Aunque las aceitunas negras tiene grandes beneficios para nuestra salud, debemos consumirlas dentro de una dieta equilibrada, rica en nutrientes, fibras y con control de grasas. Como hablaba en una receta anterior, debemos sustituir las grasas saturadas y trans de nuestra dieta por alimentos o comidas ricas en grasas mono y poliinsaturadas (y no agregadas). Así, es una buena alternativa a los snacks o aperitivos que contienen este tipo de grasas. Es un alimento aconsejado para prevenir enfermedades cardiovasculares por su contenido en ácidos grasos insaturados y su contenido en fibra. Estos dos principios activos ayudan a reducir el colesterol, triglicéridos y evitar la formación de ateromas a nivel de las paredes arteriales, y también ayudan a prevenir el estreñimiento.
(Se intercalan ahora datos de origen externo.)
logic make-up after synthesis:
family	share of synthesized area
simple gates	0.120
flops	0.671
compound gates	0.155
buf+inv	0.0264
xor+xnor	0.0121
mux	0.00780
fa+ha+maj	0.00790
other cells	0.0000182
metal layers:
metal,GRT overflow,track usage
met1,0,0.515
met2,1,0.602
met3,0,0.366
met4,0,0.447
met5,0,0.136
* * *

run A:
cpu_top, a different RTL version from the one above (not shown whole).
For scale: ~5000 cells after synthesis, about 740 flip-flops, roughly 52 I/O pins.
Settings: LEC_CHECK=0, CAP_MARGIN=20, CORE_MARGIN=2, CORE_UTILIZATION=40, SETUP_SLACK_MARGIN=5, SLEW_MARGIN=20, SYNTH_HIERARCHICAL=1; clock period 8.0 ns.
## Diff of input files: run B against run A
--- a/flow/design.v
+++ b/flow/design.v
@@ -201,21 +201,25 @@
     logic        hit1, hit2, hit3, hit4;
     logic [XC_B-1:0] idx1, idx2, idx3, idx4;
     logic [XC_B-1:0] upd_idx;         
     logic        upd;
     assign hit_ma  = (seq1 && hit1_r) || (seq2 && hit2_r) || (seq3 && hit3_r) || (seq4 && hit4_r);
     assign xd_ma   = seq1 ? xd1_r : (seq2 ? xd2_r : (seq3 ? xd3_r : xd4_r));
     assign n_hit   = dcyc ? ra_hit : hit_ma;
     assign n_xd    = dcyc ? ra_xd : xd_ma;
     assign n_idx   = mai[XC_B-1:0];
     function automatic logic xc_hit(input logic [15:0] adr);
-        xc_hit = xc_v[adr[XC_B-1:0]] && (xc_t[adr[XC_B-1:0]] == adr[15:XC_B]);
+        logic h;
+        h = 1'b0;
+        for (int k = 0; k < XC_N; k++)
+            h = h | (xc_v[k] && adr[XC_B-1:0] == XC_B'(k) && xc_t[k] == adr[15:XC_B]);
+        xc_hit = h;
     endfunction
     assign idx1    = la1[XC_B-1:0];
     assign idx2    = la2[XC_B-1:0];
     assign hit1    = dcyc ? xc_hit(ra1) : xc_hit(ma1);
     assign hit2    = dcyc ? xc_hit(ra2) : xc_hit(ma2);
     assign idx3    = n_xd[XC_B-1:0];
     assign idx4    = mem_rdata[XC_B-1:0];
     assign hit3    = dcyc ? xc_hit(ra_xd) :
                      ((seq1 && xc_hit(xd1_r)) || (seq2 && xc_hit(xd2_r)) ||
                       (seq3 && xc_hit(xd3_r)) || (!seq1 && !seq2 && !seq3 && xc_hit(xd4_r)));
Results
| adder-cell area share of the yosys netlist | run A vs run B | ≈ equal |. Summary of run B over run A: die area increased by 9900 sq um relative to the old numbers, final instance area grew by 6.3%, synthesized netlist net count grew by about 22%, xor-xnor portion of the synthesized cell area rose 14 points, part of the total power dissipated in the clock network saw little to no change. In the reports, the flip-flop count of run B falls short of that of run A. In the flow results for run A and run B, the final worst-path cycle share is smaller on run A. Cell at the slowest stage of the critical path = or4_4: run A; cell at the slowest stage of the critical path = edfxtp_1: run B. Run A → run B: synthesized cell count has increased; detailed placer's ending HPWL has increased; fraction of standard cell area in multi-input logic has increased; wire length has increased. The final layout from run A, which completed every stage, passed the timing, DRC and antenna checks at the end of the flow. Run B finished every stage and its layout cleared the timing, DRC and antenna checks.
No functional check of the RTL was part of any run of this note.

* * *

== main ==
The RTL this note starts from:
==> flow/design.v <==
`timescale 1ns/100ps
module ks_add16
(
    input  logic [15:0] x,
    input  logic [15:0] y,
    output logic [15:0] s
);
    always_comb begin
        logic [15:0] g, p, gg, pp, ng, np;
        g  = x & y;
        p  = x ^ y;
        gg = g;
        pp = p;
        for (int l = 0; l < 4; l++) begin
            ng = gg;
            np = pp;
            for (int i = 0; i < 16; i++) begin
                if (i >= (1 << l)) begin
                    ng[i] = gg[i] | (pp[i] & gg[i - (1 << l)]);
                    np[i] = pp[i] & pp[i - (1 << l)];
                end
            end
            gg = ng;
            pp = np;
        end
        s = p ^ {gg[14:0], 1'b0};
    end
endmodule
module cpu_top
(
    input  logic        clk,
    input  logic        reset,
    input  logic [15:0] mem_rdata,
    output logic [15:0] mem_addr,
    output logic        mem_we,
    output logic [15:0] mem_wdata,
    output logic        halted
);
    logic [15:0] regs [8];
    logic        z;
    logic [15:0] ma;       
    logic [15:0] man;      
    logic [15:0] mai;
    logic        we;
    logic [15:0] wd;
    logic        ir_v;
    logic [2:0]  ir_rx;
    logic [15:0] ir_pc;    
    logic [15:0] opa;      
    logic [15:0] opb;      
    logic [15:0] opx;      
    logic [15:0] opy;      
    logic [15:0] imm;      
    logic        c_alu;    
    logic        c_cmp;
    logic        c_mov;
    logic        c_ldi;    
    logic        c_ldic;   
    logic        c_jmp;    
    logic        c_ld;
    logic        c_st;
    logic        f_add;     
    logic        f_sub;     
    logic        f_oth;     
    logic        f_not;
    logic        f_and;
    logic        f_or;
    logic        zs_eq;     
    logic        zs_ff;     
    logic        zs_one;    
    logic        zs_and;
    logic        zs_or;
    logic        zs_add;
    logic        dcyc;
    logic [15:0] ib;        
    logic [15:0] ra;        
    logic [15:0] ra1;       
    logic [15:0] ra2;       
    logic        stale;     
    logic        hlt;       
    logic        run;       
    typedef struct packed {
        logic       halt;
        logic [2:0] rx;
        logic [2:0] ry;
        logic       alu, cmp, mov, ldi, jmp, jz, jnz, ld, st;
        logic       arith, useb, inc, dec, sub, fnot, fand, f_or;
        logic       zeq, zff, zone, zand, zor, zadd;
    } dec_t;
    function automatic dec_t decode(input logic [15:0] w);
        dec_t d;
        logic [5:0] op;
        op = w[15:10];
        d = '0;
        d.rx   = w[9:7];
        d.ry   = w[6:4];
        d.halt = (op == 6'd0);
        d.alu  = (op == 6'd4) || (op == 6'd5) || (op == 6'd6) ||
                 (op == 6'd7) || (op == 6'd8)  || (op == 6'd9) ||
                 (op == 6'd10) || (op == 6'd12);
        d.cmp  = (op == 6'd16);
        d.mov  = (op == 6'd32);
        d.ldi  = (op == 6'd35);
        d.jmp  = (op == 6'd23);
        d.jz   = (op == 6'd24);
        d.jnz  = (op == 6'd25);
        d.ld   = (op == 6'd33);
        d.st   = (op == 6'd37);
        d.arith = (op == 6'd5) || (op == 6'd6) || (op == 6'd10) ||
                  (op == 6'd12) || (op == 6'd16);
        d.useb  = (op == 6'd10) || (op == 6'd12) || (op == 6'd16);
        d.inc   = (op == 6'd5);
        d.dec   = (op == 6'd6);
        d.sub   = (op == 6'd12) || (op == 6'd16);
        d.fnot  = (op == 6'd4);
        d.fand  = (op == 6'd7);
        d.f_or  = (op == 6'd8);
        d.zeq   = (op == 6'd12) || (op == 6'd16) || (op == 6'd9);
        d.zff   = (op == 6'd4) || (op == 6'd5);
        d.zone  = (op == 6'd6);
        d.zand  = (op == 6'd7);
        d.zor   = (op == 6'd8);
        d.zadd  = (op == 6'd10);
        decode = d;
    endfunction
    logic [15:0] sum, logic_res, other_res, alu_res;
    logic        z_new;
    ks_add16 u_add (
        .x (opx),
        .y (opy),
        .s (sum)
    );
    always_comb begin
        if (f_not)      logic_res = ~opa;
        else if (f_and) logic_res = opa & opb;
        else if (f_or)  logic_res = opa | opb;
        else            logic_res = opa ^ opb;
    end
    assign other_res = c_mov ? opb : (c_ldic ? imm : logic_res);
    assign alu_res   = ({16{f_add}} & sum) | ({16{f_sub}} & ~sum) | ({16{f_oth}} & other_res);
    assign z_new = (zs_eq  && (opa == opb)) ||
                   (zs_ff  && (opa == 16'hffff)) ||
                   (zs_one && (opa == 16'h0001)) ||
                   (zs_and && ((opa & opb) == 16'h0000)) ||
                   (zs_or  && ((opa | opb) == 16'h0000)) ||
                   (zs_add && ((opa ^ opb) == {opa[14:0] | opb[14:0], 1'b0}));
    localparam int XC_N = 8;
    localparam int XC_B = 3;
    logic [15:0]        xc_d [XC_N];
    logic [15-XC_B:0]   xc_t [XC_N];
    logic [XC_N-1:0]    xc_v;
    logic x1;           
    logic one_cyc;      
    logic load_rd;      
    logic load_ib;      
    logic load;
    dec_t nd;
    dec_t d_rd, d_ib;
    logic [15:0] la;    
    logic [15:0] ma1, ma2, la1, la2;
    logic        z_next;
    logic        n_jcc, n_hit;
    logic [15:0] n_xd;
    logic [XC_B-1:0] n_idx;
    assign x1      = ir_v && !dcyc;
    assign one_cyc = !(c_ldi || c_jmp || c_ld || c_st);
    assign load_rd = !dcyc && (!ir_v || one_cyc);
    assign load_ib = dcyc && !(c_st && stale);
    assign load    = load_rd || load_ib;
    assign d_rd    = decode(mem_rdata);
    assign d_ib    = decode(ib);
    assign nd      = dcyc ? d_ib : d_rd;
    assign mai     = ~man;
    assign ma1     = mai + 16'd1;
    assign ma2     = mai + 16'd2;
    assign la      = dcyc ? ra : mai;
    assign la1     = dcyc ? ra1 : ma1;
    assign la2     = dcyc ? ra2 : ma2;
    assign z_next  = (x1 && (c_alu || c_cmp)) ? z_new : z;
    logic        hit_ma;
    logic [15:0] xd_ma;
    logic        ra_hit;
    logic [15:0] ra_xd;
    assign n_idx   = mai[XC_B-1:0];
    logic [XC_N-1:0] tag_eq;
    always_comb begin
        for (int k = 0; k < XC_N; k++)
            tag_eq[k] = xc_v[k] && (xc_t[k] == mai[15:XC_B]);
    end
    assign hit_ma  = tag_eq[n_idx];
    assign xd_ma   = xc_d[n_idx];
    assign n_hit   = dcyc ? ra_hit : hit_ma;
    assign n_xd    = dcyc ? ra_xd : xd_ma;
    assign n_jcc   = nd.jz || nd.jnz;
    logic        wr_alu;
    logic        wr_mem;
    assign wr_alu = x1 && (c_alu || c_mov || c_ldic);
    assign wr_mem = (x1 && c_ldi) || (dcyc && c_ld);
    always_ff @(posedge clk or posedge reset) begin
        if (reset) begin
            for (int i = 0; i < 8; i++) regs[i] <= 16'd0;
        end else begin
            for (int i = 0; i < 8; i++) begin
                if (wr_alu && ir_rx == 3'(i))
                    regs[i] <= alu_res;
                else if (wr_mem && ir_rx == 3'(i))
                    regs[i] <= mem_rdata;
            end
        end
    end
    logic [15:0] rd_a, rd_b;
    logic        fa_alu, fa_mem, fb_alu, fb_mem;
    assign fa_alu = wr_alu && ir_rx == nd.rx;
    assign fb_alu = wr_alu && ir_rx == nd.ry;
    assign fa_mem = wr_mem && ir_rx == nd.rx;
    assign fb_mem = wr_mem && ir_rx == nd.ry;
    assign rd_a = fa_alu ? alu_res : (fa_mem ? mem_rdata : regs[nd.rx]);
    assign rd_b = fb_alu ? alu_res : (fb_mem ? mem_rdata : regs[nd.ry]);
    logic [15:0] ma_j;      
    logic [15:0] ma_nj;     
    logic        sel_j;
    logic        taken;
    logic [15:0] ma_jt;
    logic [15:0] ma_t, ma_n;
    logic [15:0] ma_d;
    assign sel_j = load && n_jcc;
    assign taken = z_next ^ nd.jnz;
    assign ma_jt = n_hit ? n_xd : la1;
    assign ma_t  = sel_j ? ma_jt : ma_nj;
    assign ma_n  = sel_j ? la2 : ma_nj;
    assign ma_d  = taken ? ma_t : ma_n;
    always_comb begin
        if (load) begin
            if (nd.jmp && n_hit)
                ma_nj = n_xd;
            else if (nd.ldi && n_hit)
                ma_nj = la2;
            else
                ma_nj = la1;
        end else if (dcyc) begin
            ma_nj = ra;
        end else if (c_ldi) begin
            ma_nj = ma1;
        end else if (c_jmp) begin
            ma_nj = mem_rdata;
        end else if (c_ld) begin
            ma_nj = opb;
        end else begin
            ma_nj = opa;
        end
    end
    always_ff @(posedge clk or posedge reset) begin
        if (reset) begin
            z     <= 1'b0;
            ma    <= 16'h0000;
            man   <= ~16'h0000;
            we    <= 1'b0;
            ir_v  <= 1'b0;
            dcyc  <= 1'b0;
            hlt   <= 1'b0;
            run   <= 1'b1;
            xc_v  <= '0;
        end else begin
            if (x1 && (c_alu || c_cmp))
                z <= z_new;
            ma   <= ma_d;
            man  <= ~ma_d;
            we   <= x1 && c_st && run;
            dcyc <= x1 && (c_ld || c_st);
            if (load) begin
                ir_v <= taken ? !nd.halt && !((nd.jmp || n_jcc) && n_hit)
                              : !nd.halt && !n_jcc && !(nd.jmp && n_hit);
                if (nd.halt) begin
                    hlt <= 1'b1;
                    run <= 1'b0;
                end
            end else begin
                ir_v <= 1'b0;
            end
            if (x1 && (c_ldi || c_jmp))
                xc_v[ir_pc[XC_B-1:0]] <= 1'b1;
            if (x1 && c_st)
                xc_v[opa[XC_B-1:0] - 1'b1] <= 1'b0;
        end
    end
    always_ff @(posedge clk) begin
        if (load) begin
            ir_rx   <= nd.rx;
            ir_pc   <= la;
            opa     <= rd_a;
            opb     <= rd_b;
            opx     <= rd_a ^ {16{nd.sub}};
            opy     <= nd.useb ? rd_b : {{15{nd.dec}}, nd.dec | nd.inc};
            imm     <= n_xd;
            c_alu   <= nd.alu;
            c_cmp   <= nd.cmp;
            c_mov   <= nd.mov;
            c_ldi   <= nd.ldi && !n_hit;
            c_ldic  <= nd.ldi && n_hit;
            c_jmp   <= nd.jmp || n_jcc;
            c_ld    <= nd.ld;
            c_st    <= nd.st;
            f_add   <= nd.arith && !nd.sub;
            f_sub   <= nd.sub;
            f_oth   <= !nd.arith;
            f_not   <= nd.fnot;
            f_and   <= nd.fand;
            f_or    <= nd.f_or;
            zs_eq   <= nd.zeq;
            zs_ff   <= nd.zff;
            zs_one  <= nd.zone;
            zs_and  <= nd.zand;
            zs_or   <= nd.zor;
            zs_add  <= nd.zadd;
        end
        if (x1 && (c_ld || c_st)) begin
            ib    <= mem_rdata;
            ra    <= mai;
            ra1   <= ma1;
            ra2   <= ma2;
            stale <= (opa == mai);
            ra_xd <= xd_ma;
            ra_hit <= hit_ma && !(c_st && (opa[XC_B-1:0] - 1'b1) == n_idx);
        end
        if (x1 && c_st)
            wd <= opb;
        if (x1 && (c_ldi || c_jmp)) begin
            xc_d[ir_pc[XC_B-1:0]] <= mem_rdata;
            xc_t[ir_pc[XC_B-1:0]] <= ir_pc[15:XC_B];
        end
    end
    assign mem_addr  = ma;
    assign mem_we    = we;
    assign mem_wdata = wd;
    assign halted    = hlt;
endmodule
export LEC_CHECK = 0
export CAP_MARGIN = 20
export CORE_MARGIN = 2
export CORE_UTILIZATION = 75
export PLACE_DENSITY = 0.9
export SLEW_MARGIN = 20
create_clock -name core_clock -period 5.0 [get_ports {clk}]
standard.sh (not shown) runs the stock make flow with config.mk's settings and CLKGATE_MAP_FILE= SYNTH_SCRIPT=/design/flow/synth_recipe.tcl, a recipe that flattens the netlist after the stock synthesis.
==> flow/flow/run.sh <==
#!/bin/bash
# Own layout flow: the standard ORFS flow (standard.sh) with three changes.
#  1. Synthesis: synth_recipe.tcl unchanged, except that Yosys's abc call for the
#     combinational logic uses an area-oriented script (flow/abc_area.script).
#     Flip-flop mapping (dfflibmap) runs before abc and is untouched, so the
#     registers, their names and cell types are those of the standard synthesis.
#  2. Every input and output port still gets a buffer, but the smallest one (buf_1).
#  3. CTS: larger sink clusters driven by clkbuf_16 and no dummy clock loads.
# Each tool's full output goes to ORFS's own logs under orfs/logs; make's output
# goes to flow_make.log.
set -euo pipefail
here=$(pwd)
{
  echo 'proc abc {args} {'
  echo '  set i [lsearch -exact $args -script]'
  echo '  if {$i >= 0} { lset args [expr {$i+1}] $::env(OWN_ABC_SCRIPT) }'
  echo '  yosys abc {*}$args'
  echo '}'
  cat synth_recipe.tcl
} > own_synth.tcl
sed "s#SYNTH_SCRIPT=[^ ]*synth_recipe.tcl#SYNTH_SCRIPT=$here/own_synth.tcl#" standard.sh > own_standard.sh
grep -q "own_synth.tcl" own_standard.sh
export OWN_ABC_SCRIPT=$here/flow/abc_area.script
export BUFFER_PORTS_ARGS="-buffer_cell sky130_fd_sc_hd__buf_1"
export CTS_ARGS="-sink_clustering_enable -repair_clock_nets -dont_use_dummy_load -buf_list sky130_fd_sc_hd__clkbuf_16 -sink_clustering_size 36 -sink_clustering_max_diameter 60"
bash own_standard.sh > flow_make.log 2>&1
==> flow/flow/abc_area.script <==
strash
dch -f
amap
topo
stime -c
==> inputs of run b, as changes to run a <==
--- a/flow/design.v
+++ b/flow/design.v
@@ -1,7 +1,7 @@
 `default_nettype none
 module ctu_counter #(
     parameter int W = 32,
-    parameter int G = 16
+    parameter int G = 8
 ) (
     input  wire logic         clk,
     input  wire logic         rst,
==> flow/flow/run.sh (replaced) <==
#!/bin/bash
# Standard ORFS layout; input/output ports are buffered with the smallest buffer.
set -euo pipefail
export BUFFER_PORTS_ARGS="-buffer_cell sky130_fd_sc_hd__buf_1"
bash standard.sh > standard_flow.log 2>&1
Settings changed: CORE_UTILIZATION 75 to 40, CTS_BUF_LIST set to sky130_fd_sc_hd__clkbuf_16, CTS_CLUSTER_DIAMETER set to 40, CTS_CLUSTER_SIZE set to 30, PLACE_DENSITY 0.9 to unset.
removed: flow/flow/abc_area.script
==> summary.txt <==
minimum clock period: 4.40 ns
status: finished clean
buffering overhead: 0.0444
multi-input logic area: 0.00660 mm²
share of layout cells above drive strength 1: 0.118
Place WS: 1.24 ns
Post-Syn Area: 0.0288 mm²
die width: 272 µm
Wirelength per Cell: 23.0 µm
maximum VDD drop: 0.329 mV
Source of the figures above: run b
From an optimization exercise on the open Yosys and OpenROAD flow, aimed at small area; shortcuts taken in it are not production practice.
In this exercise RTL edits were held to simulation tests only and were not proved equivalent to the original.
No activity file was given, so power comes from the tool's default toggle rates.

==> v12 <==
==> flow/design.v <==
package nsa_pkg;
    localparam int REC_W = 19;
    localparam logic [1:0] REQ_PLAY = 2'd0;
    localparam logic [1:0] REQ_STOP = 2'd1;
    localparam logic [1:0] REQ_CC   = 2'd2;
    localparam logic [1:0] REQ_ALL  = 2'd3;
    localparam logic [1:0] OC_SENT       = 2'd0;
    localparam logic [1:0] OC_PORT_OFF   = 2'd1;
    localparam logic [1:0] OC_FULL       = 2'd2;
    localparam logic [1:0] OC_NOT_ACTIVE = 2'd3;
endpackage
module nsa_ram (
    input  logic                      clk,
    input  logic [16*nsa_pkg::REC_W-1:0] head_in,
    output logic [16*nsa_pkg::REC_W-1:0] head_out
);
    localparam int W = nsa_pkg::REC_W;
    logic [W-1:0] ring [16][4];
    for (genvar r = 0; r < 16; r++)
    begin : g_ring
        always_ff @(posedge clk)
        begin
            ring[r][0] <= head_in[r*W +: W];
            ring[r][1] <= ring[r][0];
            ring[r][2] <= ring[r][1];
            ring[r][3] <= ring[r][2];
        end
        assign head_out[r*W +: W] = ring[r][3];
    end
endmodule
module nsa_ctrl (
    input  logic [nsa_pkg::REC_W-1:0]  rec_in,
    output logic [nsa_pkg::REC_W-1:0]  rec_out,
    input  logic                       dec_on,
    input  logic [5:0]                 dec_thr,
    output logic                       oldest_hit,
    output logic [nsa_pkg::REC_W-1:0]  rec_rd,
    input  logic                       wr,
    input  logic [5:0]                 wr_num,
    input  logic                       wr_act,
    input  logic                       wr_info,
    input  logic [11:0]                info_in
);
    logic [5:0]  num_q, num;
    logic        act;
    logic [11:0] info;
    logic        dec;
    assign num_q = rec_in[18:13];
    assign act   = rec_in[12];
    assign info  = rec_in[11:0];
    assign dec = dec_on && act && (num_q > dec_thr);
    assign num = dec ? num_q - 1'b1 : num_q;
    assign oldest_hit = act && (num == 6'd0);
    assign rec_rd     = {num, act, info};
    assign rec_out = {wr ? wr_num : num, wr ? wr_act : act,
                      wr_info ? info_in : info};
endmodule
Además, las aceitunas negras envasadas sin hueso tienen un alto contenido de sodio. Seis aceitunas envasadas enteras sin hueso, proporcionan 270 mg de sodio, sobre el 12 % del límite diario. No es demasiado ¿no?. De todas formas para una dieta saludable para el corazón, es importante controlar el consumo de sodio, incluso si proviene de alimentos saludables. En este plato además de las aceitunas también tenemos las anchoas, muy ricas en sodio, y el bacalao, que si es desalado, es otra fuente importante de este mineral, por lo que no está indicado en personas con hipertensión arterial severa. En este caso podéis lavarlas y dejarlas un rato a remojo, lo que eliminará buena parte del sodio; una vez lavadas podéis agregarles sal sin sodio o condimentar con pimienta , ajo, limón o hierbas aromáticas.

Pues a sacar las cazuelas de barro y a probar esta receta tan rica y tan mediterránea. Yo ya la sacaré esta semana; tengo un plato más de bacalao para mi recetario más recurrido. Un saludo y hasta la receta del miércoles, de origen árabe. Promete….sobre todo para los que os gustan las mezclas dulce-salado. Nos acompañáis ¿verdad?

 

 

ISO, VELOCIDAD, DIAFRAGMA Y UN POQUITO DE SAL

Bacalao a la italiana

 

 

 

 

 

 

 

 

 

 

 

 

 

 

 

 

 

 

 

 

 

 

 

 

 

 

Los ingredientes son:

 

- 1 lomo entero de bacalao

- Una cebolla grande

- Un ajo

- Aceite de oliva

- 1 lata de concentrado de tomate

- 1 lata de anchoas en aceite

- 1 lata de aceitunas negras sin hueso

- 1 rama de albahaca

- Pasta italiana. Yo he usado la mariposa.

 

 

Paso 1

Picamos la cebolla y los ajos muy fino y lo pochamos en el aceite a fuego medio hasta que empiece a coger algo de color.

Paso 2

Agregamos entonces el tomate concentrado y la misma cantidad de agua, así como las anchoas.

Dejaremos a fuego bajo unos 45 minutos, removiendo de vez en cuando.

Paso 3

Mientras tanto, cortamos el lomo de bacalao en trozos de ración y los metemos en una olla con agua fría.

Lo pondremos a fuego medio y controlamos que se ponga el bacalao blanco, sin que llegue a hervir el agua.

Paso 4

Una vez que esté el bacalao, lo reservaremos en una cacerola de barro, sin que se monten los trozos. Cubriremos cada uno de ellos con un poquito de salsa y albahaca picada y pondremos aceitunas negras repartidas por la cacerola.

Paso 5

Metemos en el horno precalentado a 120 ºC durante una media hora.

Mientras tanto, cocemos la pasta tal y como indica el fabricante.

Servimos el bacalao acompañado de la pasta.

Buen provecho.

 

Los consejos de Gemma:

 

 

 

El bacalao es de los pescados más versátiles.

Tanto se puede hacer a la plancha, como al horno, a la brasa, etc

Aunque si bien los portugueses son los grandes maestros en el arte de cocinar el bacalo, esta receta italiana no tiene ningún desperdicio.